Bom dia!
Ontem eu cruzei com a morte, ela olhou para mim e me desafiou em tom de absoluta ironia e intimidação.
Senti uma repulsa imediata, uma raiva e uma vontade instantânea de desafiá-la.
Reparei que ela levava consigo uma bolsa e então simplesmente me calei, pois não sabia que armas ela tinha ali dentro.
Eu estava simplesmente sentada, no meu percurso habitual de final de trabalho, me dirigindo para casa.
Não tinha nenhuma preocupação a não ser a de chegar ao meu destino.
Minha cabeça não estava pensando em nada, estava tranquila e até feliz.
Então ela chegou ali, sentou quase ao meu lado, só que no banco de trás.
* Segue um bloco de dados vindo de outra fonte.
## config.mk

```make
export PLATFORM = sky130hd
export DESIGN_NAME = pmod_ad1_ggwp
export DESIGN_NICKNAME = d
export VERILOG_FILES = /design/src/rtl/pmod_ad1_ggwp.sv
export SDC_FILE = /design/constraint.sdc
export NUM_CORES = 1
export LEC_CHECK = 0
export CORE_UTILIZATION = 54
export DETAILED_ROUTE_END_ITERATION = 16
export PLACE_DENSITY = 0.78
export SYNTH_ARGS = -nofsm -noshare
export SYNTH_HDL_FRONTEND = slang
export SYNTH_SLANG_ARGS = --single-unit
```

## constraint.sdc

```tcl
create_clock -name CLK -period 3.2 [get_ports CLK]
set_input_delay 0.32 -clock CLK [delete_from_list [all_inputs] [get_ports CLK]]
set_output_delay 0.32 -clock CLK [all_outputs]
set_load 0.05 [all_outputs]
```

## src/rtl/pmod_ad1_ggwp.sv

```systemverilog
// rtl/pmod_ad1_ggwp.sv - dual-channel Pmod AD1 serial ADC master with 12.5 kHz SCLK and CS framing
// Optional ADC_MASK12_EN: clear bits [15:12] of both words when they are loaded.
module pmod_ad1_ggwp #(
  parameter int HALF_DIV  = 4000,
  parameter int QUIET_CYC = 1
) (
  input  logic        CLK,
  input  logic        RST,
  input  logic        dDATA1,
  input  logic        dDATA2,
  output logic [15:0] DATA1,
  output logic [15:0] DATA2,
  output logic        CS,
  output logic        CLK12_5K,
  output logic [7:0]  led
);

  localparam int DW = (HALF_DIV > 1) ? $clog2(HALF_DIV) : 1;
  localparam int QW = $clog2(QUIET_CYC + 1);

  typedef enum logic [1:0] {IDLE, SHIFT, DONE} state_t;

  state_t        state, state_next;
  logic [DW-1:0] div_cnt;
  logic [QW-1:0] quiet_cnt;
  logic [3:0]    bit_cnt;
  logic [15:0]   sr1, sr2;
  logic          wrap, rise_evt, fall_evt;
  logic          start_frame, shift_en, load_en, quiet_inc;

  // Events are decoded from the value CLK12_5K holds before it toggles.
  assign wrap     = (div_cnt == DW'(HALF_DIV - 1));
  assign rise_evt = wrap && !CLK12_5K;
  assign fall_evt = wrap && CLK12_5K;

  always_ff @(posedge CLK or posedge RST) begin
    if (RST) begin
      div_cnt  <= '0;
      CLK12_5K <= 1'b1;
    end else if (wrap) begin
      div_cnt  <= '0;
      CLK12_5K <= ~CLK12_5K;
    end else begin
      div_cnt  <= div_cnt + DW'(1);
    end
  end

  always_comb begin
    state_next  = state;
    start_frame = 1'b0;
    shift_en    = 1'b0;
    load_en     = 1'b0;
    quiet_inc   = 1'b0;
    case (state)
      IDLE: begin
        if (fall_evt) begin
          if (quiet_cnt == QW'(QUIET_CYC - 1)) begin
            start_frame = 1'b1;
            state_next  = SHIFT;
          end else begin
            quiet_inc = 1'b1;
          end
        end
      end
      SHIFT: begin
        if (rise_evt) begin
          shift_en = 1'b1;
          if (bit_cnt == 4'd15) state_next = DONE;
        end
      end
      DONE: begin
        if (fall_evt) begin
          load_en    = 1'b1;
          state_next = IDLE;
        end
      end
      default: state_next = IDLE;
    endcase
  end

  always_ff @(posedge CLK or posedge RST) begin
    if (RST) begin
      state     <= IDLE;
      CS        <= 1'b1;
      quiet_cnt <= '0;
      bit_cnt   <= '0;
      sr1       <= '0;
      sr2       <= '0;
      DATA1     <= '0;
      DATA2     <= '0;
    end else begin
      state <= state_next;
      if (quiet_inc) quiet_cnt <= quiet_cnt + QW'(1);
      if (start_frame) begin
        CS      <= 1'b0;
        bit_cnt <= '0;
      end
      if (shift_en) begin
        sr1     <= {sr1[14:0], dDATA1};
        sr2     <= {sr2[14:0], dDATA2};
        bit_cnt <= bit_cnt + 4'd1;
      end
      if (load_en) begin
`ifdef ADC_MASK12_EN
        DATA1 <= sr1 & 16'h0FFF;
        DATA2 <= sr2 & 16'h0FFF;
`else
        DATA1 <= sr1;
        DATA2 <= sr2;
`endif
        CS        <= 1'b1;
        quiet_cnt <= '0;
      end
    end
  end

  assign led = DATA1[11:4];

endmodule

```

# Word-level counts from Yosys, hierarchy flattened
# Index checks and enable logic that the tools add are counted.
dict set report totals {
  input_bits 4
  elab_cells 54
  out_inout_bits 42
  register_bits 85
}
dict set report classes {
  n_eq_ne 9
  reduce_logical 8
  mux 23
  bitwise_logic 1
  add_sub_neg 3
}
# op n
set ops {}
lappend ops {{$mux W1} 14}
lappend ops {{$add A12 B1 Y12 const B} 1}
lappend ops {{$eq A12 B12 Y1 const B} 1}
lappend ops {{$mux W12} 1}
lappend ops {{$mux W2} 5}
lappend ops {{$ne A2 B2 Y1 const B} 5}
lappend ops {{$mux W4} 2}
lappend ops {{$pmux W2 S3} 1}
lappend ops {{$reduce_bool A2 Y1} 3}
lappend ops {{$reduce_and A5 Y1} 1}
lappend ops {{$add A4 B1 Y4 const B} 1}
lappend ops {{$eq A4 B4 Y1 const B} 1}
lappend ops {{$eq A2 B1 Y1 const B} 1}
lappend ops {{$eq A2 B2 Y1 const B} 1}
lappend ops {{$logic_and A1 B1 Y1} 2}
lappend ops {{$logic_not A2 Y1} 1}
lappend ops {{$add A1 B1 Y1 const B} 1}
lappend ops {{$logic_not A1 Y1} 1}
lappend ops {{$not A1 Y1} 1}

# Longest topological paths before layout
dict set report logic_depth {
  ltp_word 6
  depth_mapped 8
  depth_no_buf 5
}

# Worst setup path before layout
# No wires, ideal clock.
dict set report synth_path {
  path_kind {reg2reg}
  start {register div_cnt[0]}
  end {register DATA1[10]}
  path_buffers 3
  synth_period_minus_slack_ps 2092
  slack_ps 1108
  setup_ps 125
  path_stages_with_launch 9
  arrival_ps 1968
  t_required_ps 3075
  cell_sequence {dfrtp_1 > ha_1 > and3_1 > and4_1 > clkbuf_1 > and3_1 > buf_2 > buf_4 > mux2_2}
}
dict set report synth_between {
  elab_chain_cells 4
}
# element line
set synth_lines {}
lappend synth_lines {{start, declared} 24} ;# logic [DW-1:0] div_cnt;
lappend synth_lines {{start signal, assigned} 44} ;# div_cnt <= div_cnt + DW'(1);
lappend synth_lines {{$eq A12 B12 Y1} 32} ;# assign wrap = (div_cnt == DW'(HALF_DIV - 1));
lappend synth_lines {{$logic_and A1 B1 Y1} 34} ;# assign fall_evt = wrap && CLK12_5K;
lappend synth_lines {{$mux W1} 72} ;# if (fall_evt) begin
lappend synth_lines {{$mux W1} 54} ;# case (state)
lappend synth_lines {{end signal, assigned} 108} ;# DATA1 <= sr1;
lappend synth_lines {{end, declared} 11} ;# output logic [15:0] DATA1,
# No other way between the ends.
# A chain may end at the register's enable or synchronous reset.

# Worst setup path after layout
dict set report layout_path {
  start {register div_cnt[0]}
  end {register DATA2[8]}
}
dict set report layout_between {
  elab_chain_cells 4
}
# element line
set layout_lines {}
lappend layout_lines {{$eq A12 B12 Y1} 32}
lappend layout_lines {{$logic_and A1 B1 Y1} 34}
lappend layout_lines {{$mux W1} 72}
lappend layout_lines {{$mux W1} 54}
lappend layout_lines {{end signal, assigned} 109} ;# DATA2 <= sr2;
lappend layout_lines {{end, declared} 12} ;# output logic [15:0] DATA2,
# No other way between the ends.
Senti um cheiro estranho e olhei para ela!
Vi um rosto quase desfigurado e muito hostil.
Olhei mais fixamente, pois aquilo foi no mínimo curioso.
Foi quando ela se irritou!
Acho que as pessoas não encaram a morte de frente normalmente, e eu o fiz!
Ela olhou com ira e me disse: - O que que você ta olhando?
Desviei o olhar, senti um frio percorrer minha alma.
Pensei comigo mesma: "Quem ela pensa que é pra falar assim?"
Olhei novamente... Com um olhar de ironia acrescido de deboche e provocação
E ela: - Que que foi moça?
Foi nesse momento que olhei a bolsa...
Ainda pensei por alguns instantes em responder algo, mas fiquei com medo que ela pudesse usar alguma coisa daquela "bolsa".
Uma arma, seu cajado, o que quer que fosse, eu sairia perdendo.
De repente, um moço vai e senta ao lado dela!
Eu fiquei surpresa, jamais me sentaria ao lado da morte. Afinal, no meu caso, foi ela que sentou próxima a mim.
O rapaz ficou exatos 20 segundos, muito inquieto, até que levantou e foi para o outro extremo, bem longe e sentou-se!
Não devia ser a hora dele!
Mas e a minha?
Fiquei ansiosa, esperando o golpe.
Olhei milhares de vezes de canto de olho.
Que figura amedrontadora, uma pele que parecia um misto de podridão, decomposição, olhos de ira, desprezo, raiva e ausência de sentimentos.
Cabelos ensebados, um suor oleoso na face...
Não me senti intimidada. Muito pelo contrário, senti curiosidade, vontade de desafio!
Mas simplesmente me calei...
Foi isso que a dcepcionou!
Não fiz nada, apenas a aceitei e fiquei esperando o momento.
Mas ela deve me conhecer bem e saber que eu sou um inimigo difícil e a altura.
Para ela, senhora de todas as vidas ceifadas, não teria graça levar alguém como eu, sem ao menos lutar.
Quando eu prendi a atenção em alguma outra coisa, ela entendeu que eu não estava sequer preocupada com ela.
Deu o sinal, levantou... ainda me olhou mais uma vez e desembarcou!
Aí estando ela um pouco mais longe, encarei desafiadora aquele rosto sombrio e esperei ainda que ela falasse algo!
Ia ser agora... Só podia ser!!!
Pegou uma coisa na bolsa, levou à boca e bebeu algo, uma bebida que deveria se chamar derrota!
E eu venci a morte numa batalha silenciosa, continuei no meu caminho e cheguei em casa mais um dia sã e salva para viver ainda mais intensamente, com mais vontade, nem que seja para provocar a Dona Morte e provar para ela, que só vai me vencer quando eu estiver pronta para ir e com certeza, não é agora!!!